EXERCISE PROMPT:
Count each line below that has "routing" anywhere in it. Answer with the total alone.

------------------------------------

==> config.mk <==
export PLATFORM = sky130hd
export DESIGN_NAME = dda_line_rasterizer
export DESIGN_NICKNAME = d
export VERILOG_FILES = /design/src/dda_pkg.sv /design/src/dda_ctrl.sv /design/src/dda_datapath.sv /design/src/dda_line_rasterizer.sv
export SDC_FILE = /design/constraint.sdc
export NUM_CORES = 1
export LEC_CHECK = 0
export BUFFER_PORTS_ARGS = -buffer_cell sky130_fd_sc_hd__buf_2
export CAP_MARGIN = 20
export CORE_MARGIN = 8
export CORE_UTILIZATION = 65
export CTS_BUF_LIST = sky130_fd_sc_hd__clkbuf_2
export CTS_CLUSTER_SIZE = 40
export DETAILED_ROUTE_END_ITERATION = 10
export PLACE_DENSITY_LB_ADDON = 0.25
export SYNTH_ARGS = -nofsm -noshare
export SYNTH_HDL_FRONTEND = slang
export SYNTH_SLANG_ARGS = --single-unit
==> constraint.sdc <==
create_clock -name clk -period 21.5 [get_ports clk]
set_input_delay 4.3 -clock clk [delete_from_list [all_inputs] [get_ports clk]]
set_output_delay 4.3 -clock clk [all_outputs]
set_load 0.02 [all_outputs]
<file path="config.mk">
export PLATFORM = sky130hd
export DESIGN_NAME = adam_salu
export DESIGN_NICKNAME = d
export VERILOG_FILES = /design/src/sv/adam_pkg.sv /design/src/sv/adam_salu.sv
export SDC_FILE = /design/constraint.sdc
export NUM_CORES = 1
export LEC_CHECK = 0
export BUFFER_PORTS_ARGS = -buffer_cell sky130_fd_sc_hd__buf_2
export CORE_MARGIN = 2
export CORE_UTILIZATION = 50
export DETAILED_ROUTE_END_ITERATION = 10
export HOLD_SLACK_MARGIN = 0.06
export PLACE_DENSITY = 0.7
export SYNTH_ARGS = -nofsm -noshare
export SYNTH_HDL_FRONTEND = slang
export SYNTH_SLANG_ARGS = --single-unit
</file>
<file path="constraint.sdc">
create_clock -name i_clk -period 6.1 [get_ports i_clk]
set_clock_uncertainty 0.05 [all_clocks]
set_input_delay 1.22 -clock i_clk [delete_from_list [all_inputs] [get_ports i_clk]]
set_output_delay 1.22 -clock i_clk [all_outputs]
set_load 0.01 [all_outputs]
</file>
<file path="src/sv/adam_pkg.sv">
// Shared types, constants and helper functions for the Adam update core.
// No dependencies; every other file imports this package.
package adam_pkg;

    localparam int NUM_DIMS_DEF = 64;
    localparam int IDX_W        = 6;
    localparam int DATA_W       = 32;
    localparam int CFG_IDX_W    = 3;
    localparam int CFG_DATA_W   = 31;

    localparam logic [16:0] ONE_Q16 = 17'h1_0000;

    // iteration counts of the serial unit
    localparam logic [6:0] MUL_ITER  = 7'd32;
    localparam logic [6:0] DIV_ITER  = 7'd64;
    localparam logic [6:0] SQRT_ITER = 7'd24;

    typedef enum logic [1:0] {
        CMD_LOAD = 2'd0,
        CMD_STEP = 2'd1,
        CMD_READ = 2'd2
    } t_cmd;

    typedef enum logic [1:0] {
        ST_OK     = 2'd0,
        ST_NOSTEP = 2'd1,
        ST_SAT    = 2'd2
    } t_status;

    typedef enum logic [CFG_IDX_W-1:0] {
        CFG_BETA1 = 3'd0,
        CFG_BETA2 = 3'd1,
        CFG_STEP  = 3'd2,
        CFG_EPS   = 3'd3,
        CFG_AVG   = 3'd4
    } t_cfg_idx;

    typedef enum logic [1:0] {
        ALU_MUL  = 2'd0,
        ALU_DIV  = 2'd1,
        ALU_SQRT = 2'd2
    } t_alu_op;

    typedef struct packed {
        logic    go;
        t_alu_op op;
    } t_alu_req;

    typedef struct packed {
        logic busy;
        logic done;
    } t_alu_stat;

    function automatic logic [31:0] abs32(input logic [31:0] x);
        logic [31:0] r;
        r = x[31] ? (~x + 32'd1) : x;
        return r;
    endfunction

    function automatic logic signed [49:0] sgn_term(input logic neg, input logic [47:0] mag);
        logic signed [49:0] t;
        t = $signed({2'b00, mag});
        return neg ? -t : t;
    endfunction

    // {saturated, value}
    function automatic logic [32:0] sat32(input logic signed [65:0] x);
        logic [32:0] r;
        if (x > 66'sd2147483647) begin
            r = {1'b1, 32'h7FFF_FFFF};
        end else if (x < -66'sd2147483648) begin
            r = {1'b1, 32'h8000_0000};
        end else begin
            r = {1'b0, x[31:0]};
        end
        return r;
    endfunction

endpackage

</file>
<file path="src/sv/adam_salu.sv">
// Shared bit-serial arithmetic unit: shift-add multiply, restoring divide,
// digit-by-digit square root. Depends on adam_pkg.
module adam_salu (
    input  logic                i_clk,
    input  logic                i_rst_n,
    input  adam_pkg::t_alu_req  i_req,
    input  logic [63:0]         i_opa,
    input  logic [31:0]         i_opb,
    output logic [63:0]         o_res,
    output logic [31:0]         o_rem,
    output adam_pkg::t_alu_stat o_stat
);
    import adam_pkg::*;

    logic        r_busy;
    logic        r_done;
    t_alu_op     r_op;
    logic [6:0]  r_cnt;
    logic [63:0] r_a;      // multiplicand / dividend-quotient / radicand
    logic [31:0] r_b;      // multiplier / divisor
    logic [63:0] r_acc;    // product / root
    logic [32:0] r_rem;    // partial remainder

    logic [63:0] n_a;
    logic [31:0] n_b;
    logic [63:0] n_acc;
    logic [32:0] n_rem;
    logic [32:0] div_s;
    logic [26:0] sq_s;
    logic [26:0] sq_t;

    always_comb begin
        n_a   = r_a;
        n_b   = r_b;
        n_acc = r_acc;
        n_rem = r_rem;
        div_s = {r_rem[31:0], r_a[63]};
        sq_s  = {r_rem[24:0], r_a[47:46]};
        sq_t  = {1'b0, r_acc[23:0], 2'b01};
        case (r_op)
            ALU_MUL: begin
                if (r_b[0]) begin
                    n_acc = r_acc + r_a;
                end
                n_a = {r_a[62:0], 1'b0};
                n_b = {1'b0, r_b[31:1]};
            end
            ALU_DIV: begin
                if (div_s >= {1'b0, r_b}) begin
                    n_rem = div_s - {1'b0, r_b};
                    n_a   = {r_a[62:0], 1'b1};
                end else begin
                    n_rem = div_s;
                    n_a   = {r_a[62:0], 1'b0};
                end
            end
            ALU_SQRT: begin
                if (sq_s >= sq_t) begin
                    n_rem = {6'd0, sq_s - sq_t};
                    n_acc = {r_acc[62:0], 1'b1};
                end else begin
                    n_rem = {6'd0, sq_s};
                    n_acc = {r_acc[62:0], 1'b0};
                end
                n_a = {r_a[61:0], 2'b00};
            end
            default: ;
        endcase
    end

    always_ff @(posedge i_clk) begin
        if (!i_rst_n) begin
            r_busy <= 1'b0;
            r_done <= 1'b0;
            r_cnt  <= '0;
            r_op   <= ALU_MUL;
        end else begin
            r_done <= 1'b0;
            if (i_req.go && !r_busy) begin
                r_busy <= 1'b1;
                r_op   <= i_req.op;
                r_a    <= i_opa;
                r_b    <= i_opb;
                r_acc  <= '0;
                r_rem  <= '0;
                case (i_req.op)
                    ALU_DIV:  r_cnt <= DIV_ITER;
                    ALU_SQRT: r_cnt <= SQRT_ITER;
                    default:  r_cnt <= MUL_ITER;
                endcase
            end else if (r_busy) begin
                r_a   <= n_a;
                r_b   <= n_b;
                r_acc <= n_acc;
                r_rem <= n_rem;
                r_cnt <= r_cnt - 7'd1;
                if (r_cnt == 7'd1) begin
                    r_busy <= 1'b0;
                    r_done <= 1'b1;
                end
            end
        end
    end

    assign o_res       = (r_op == ALU_DIV) ? r_a : r_acc;
    assign o_rem       = r_rem[31:0];
    assign o_stat.busy = r_busy;
    assign o_stat.done = r_done;

endmodule

</file>
==> results by group <==
Synth
  – Netlist cell types: 84
  – Mean Syn Cell Area: 8.50 µm²
  – Top post-synthesis cells by area: edfxtp_1 33%, ha_1 9.2%, nor2_1 5.7%
  – Post-synth top area share: approximately a third
  – Mapped Area: roughly 17000 µm²
  – Ys flop type: edfxtp_1
  – Synth warnings: 0
  – Cell accounting for the most synthesized area: edfxtp_1
  – Synthesis-stage register bit count: 203
  – Post-synth net total: between 2000 and 2500
  – Cells after Synth: around 2000
  – Post-synth EDFFs: approximately 190
  – Register area share after synthesis: about a third
  – Async set or reset register ratio after synthesis: 0%

Critical path
  – Endpoint class of the critical path: flip-flop
  – FF-to-FF path depth: 10
  – Crit path DAT: 4.10 ns
  – CP Class: reg2reg
  – R2R setup slack: roughly 2.2 ns
  – Startpoint types: flip-flop
  – Critical Path RT: approximately 6.3 ns
  – Largest delay share family, worst path: compound AO/OA/AOI/OAI gates
  – Crit path buf inv count: 0
  – Reg2reg start: r_rem[13]$_SDFFCE_PP0P_
  – CP Max Fanout: 60
  – Critical-path top delay cell: nand2_2
  – Crit path cell chain: ha_1 -> a21o_1 -> a211oi_1 -> a31oi_4 -> a21oi_2 -> nand4_1 -> nand2_2 -> mux2_2 -> o21ai_0 -> a21oi_1
  – Worst reg2reg endpoint: r_rem[21]$_SDFFCE_PP0P_
  – Slowest stage delay, CP: slightly above 0.8 ns

Outcome
  – Outcome: completed

Detailed routing
  – Via count: 15900
  – DRC: 0
  – Wire per inst: about 20 µm
  – Initial DRC Count: roughly 1100
  – Vias per cell: just over 6
  – ANT nets after route: 0
  – Total Wirelength: 51.8 mm
  – DRT Pass-1 Iters: 7

Cells and area
  – Syn-to-layout area delta: 11.8%
  – N_diodes: 0
  – Most frequent cells in the layout: 261 x nor2_1, 201 x nand2_1, 198 x buf_2
  – Layout cells sized above 1: around 15%
  – Commonest non-fill, non-tap cell in the layout: nor2_1
  – Fin nets: 2384
  – Final std cells w/o fill: about 2600

Global routing
  – Vias in the first global route: ~15000
  – Remaining Overflow, GRT: 0
  – Pin count of the biggest net entering global routing: 183
  – Initial antenna violation count: 0
  – First-pass GRT wire length: 82.2 mm
  – GRT Total Usage: between 20% and 30%

Clocking
  – Root buf cell: clkbuf_16
  – Post-cts resize count: 0
  – Sink Count: roughly 200
  – Post-CTS Setup Inserts: 0
  – H-Tree Depth: 1
  – CTS max path bufs: 3
  – Hold-fix buffers at CTS: 0
  – CTS buffer count: 25
  – CTS tree: built
  – Worst-Skew Late Latency: 0.55 ns
  – Clock transition at the registers of the reported paths: 0.06 ns

Power and ir drop
  – Seq pwr share: about a third
  – P_sw: about 0.0023 W
  – Final Total Pwr: between 0.006 and 0.007 W
  – Int Power: ~0.0037 W
  – Leak: slightly above 8 nW
  – Switching Share: between 30% and 40%
  – Clock network power share: roughly a quarter
  – Worst vdd ir: approximately 0.00024 V
  – Combinational group share of total power: ~43%
  – Power per cell area: roughly 310 nW/µm²

Placed design
  – Post-DP HPWL: 37.8 mm
  – Post-Place Worst Slack: approximately 2.2 ns
  – Cells after DPL: around 2600
  – Port buffer count: 198
  – GP Congestion: 0.951

Worst hold path
  – Hold path start: r_cnt[6]$_SDFFE_PN0N_
  – Hold EP: r_cnt[6]$_SDFFE_PN0N_
  – Hold path depth: 1
  – Worst min path class: reg2reg

Die
  – Row cnt: slightly below 70
  – Full die area: ~36000 µm²
  – Initial Utilization: between 50% and 60%
  – Die Wd: about 190 µm
  – Die height: roughly 190 µm
  – CORE AREA: approximately 34000 µm²
  – Number of placed I/O pins: approximately 200

Timing
  – Final worst-path setup slack: roughly 2.2 ns
  – Worst slew margin: between 20% and 30%
  – Hold WS: ~0.44 ns
  – Setup_tns: 0 ns
  – Final setup fails: 0
  – Worst Max-Slew Pin Slew: around 1.2 ns
  – Period utilisation layout: between 60% and 70%
  – RSZ-0062 raised after global routing: false
  – Final Hold Fails: 0
  – Slew Viols, Final: 0
  – Fmax: roughly 260 MHz
  – Clock period minus worst slack: 3.90 ns

Run
  – Max cap viols: 0
-- synthesized netlist by cell type (5+ instances only) --
cell	n
nor2_1	263
nand2_1	202
a21oi_1	194
edfxtp_1	192
o21ai_0	145
ha_1	128
clkbuf_1	94
inv_1	90
a21o_1	84
a221oi_1	65
xnor2_1	50
mux2_2	41
xor2_1	41
nand4_1	37
nand3_1	33
a211oi_1	32
nor3_1	28
buf_2	23
a31oi_1	20
o21bai_1	20
o21a_1	17
and3_1	16
o211ai_1	16
nand2b_1	15
mux2i_1	14
dfxtp_1	11
o31ai_1	11
nor2b_1	10
a21boi_0	9
o21ai_1	8
or3_1	8
and2_1	7
o22ai_1	7
a211o_1	6
nor3b_1	6
o31a_1	6
a22o_1	5
a31o_2	5
or4_1	5
-- power groups by stage --
stage / sequential, W / combinational [W] / clock (W)
floorplan: 0.00191 / 0.00192 / 0
global placement: 0.00195 / 0.00252 / 0
detailed placement: 0.00196 / 0.00255 / 0
CTS: 0.00193 / 0.00257 / 0.00153
global route: 0.00195 / 0.00287 / 0.00157
finish: 0.00193 / 0.00259 / 0.00150
-- how the worst max path moves through the flow --
stage                              endpoint  depth (start not counted)                    start
finish              r_rem[21]$_SDFFCE_PP0P_                         10  r_rem[13]$_SDFFCE_PP0P_
global route        r_rem[21]$_SDFFCE_PP0P_                         10  r_rem[13]$_SDFFCE_PP0P_
CTS                 r_rem[21]$_SDFFCE_PP0P_                         10  r_rem[13]$_SDFFCE_PP0P_
detailed placement  r_rem[21]$_SDFFCE_PP0P_                         10  r_rem[13]$_SDFFCE_PP0P_
global placement    r_rem[21]$_SDFFCE_PP0P_                         11  r_rem[25]$_SDFFCE_PP0P_
floorplan            r_acc[0]$_SDFFCE_PP0P_                          2                 i_req[2]
-- registers in the layout, summed over array words and instances, names as in the netlist --
register  cells
r_a          64
r_b          32
r_op          2
r_rem        32
r_acc        64
r_busy        1
r_cnt         7
r_done        1
-- metal layers --
layer / share of wire, % / vias to the layer above / track usage (%)
met3: 5.4 / 89 / 3.36
met2: 47 / 459 / 47.1
li1: - / 7782 / -
met4: 2.3 / 0 / 7.33
met5: 0 / - / 0
met1: 46 / 7568 / 38.2
-- through the flow --
| step | utilization, % | cell area, µm² |
|---|---|---|
| CTS | 56.4 | 19400 |
| global placement | 54.1 | 18600 |
| global route | 56.4 | 19400 |
| detailed placement | 54.1 | 18600 |
| floorplan | - | 17300 |
| finish | 56.4 | 19400 |
-- cell type report --
class | count | area [µm²]
Fill cell | 3264 | 15000
Multi-Input combinational cell | 1619 | 10600
Sequential cell | 203 | 5990
Timing Repair Buffer | 212 | 1110
Clock buffer | 29 | 641
Tap cell | 455 | 569
Inverter | 92 | 345
Clock inverter | 14 | 155
-- kinds of logic after synthesis --
logic type | Yosys count | share of synthesized area (%)
compound gates | 690 | 26.1
mux | 55 | 3.47
flops | 203 | 34.5
fa+ha+maj | 130 | 9.48
xor+xnor | 91 | 4.60
simple gates | 653 | 16.8
buf+inv | 217 | 4.96
No activity file was read; power rests on OpenSTA's default activity.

------------------------------------

RESULT OF THE EXERCISE:
4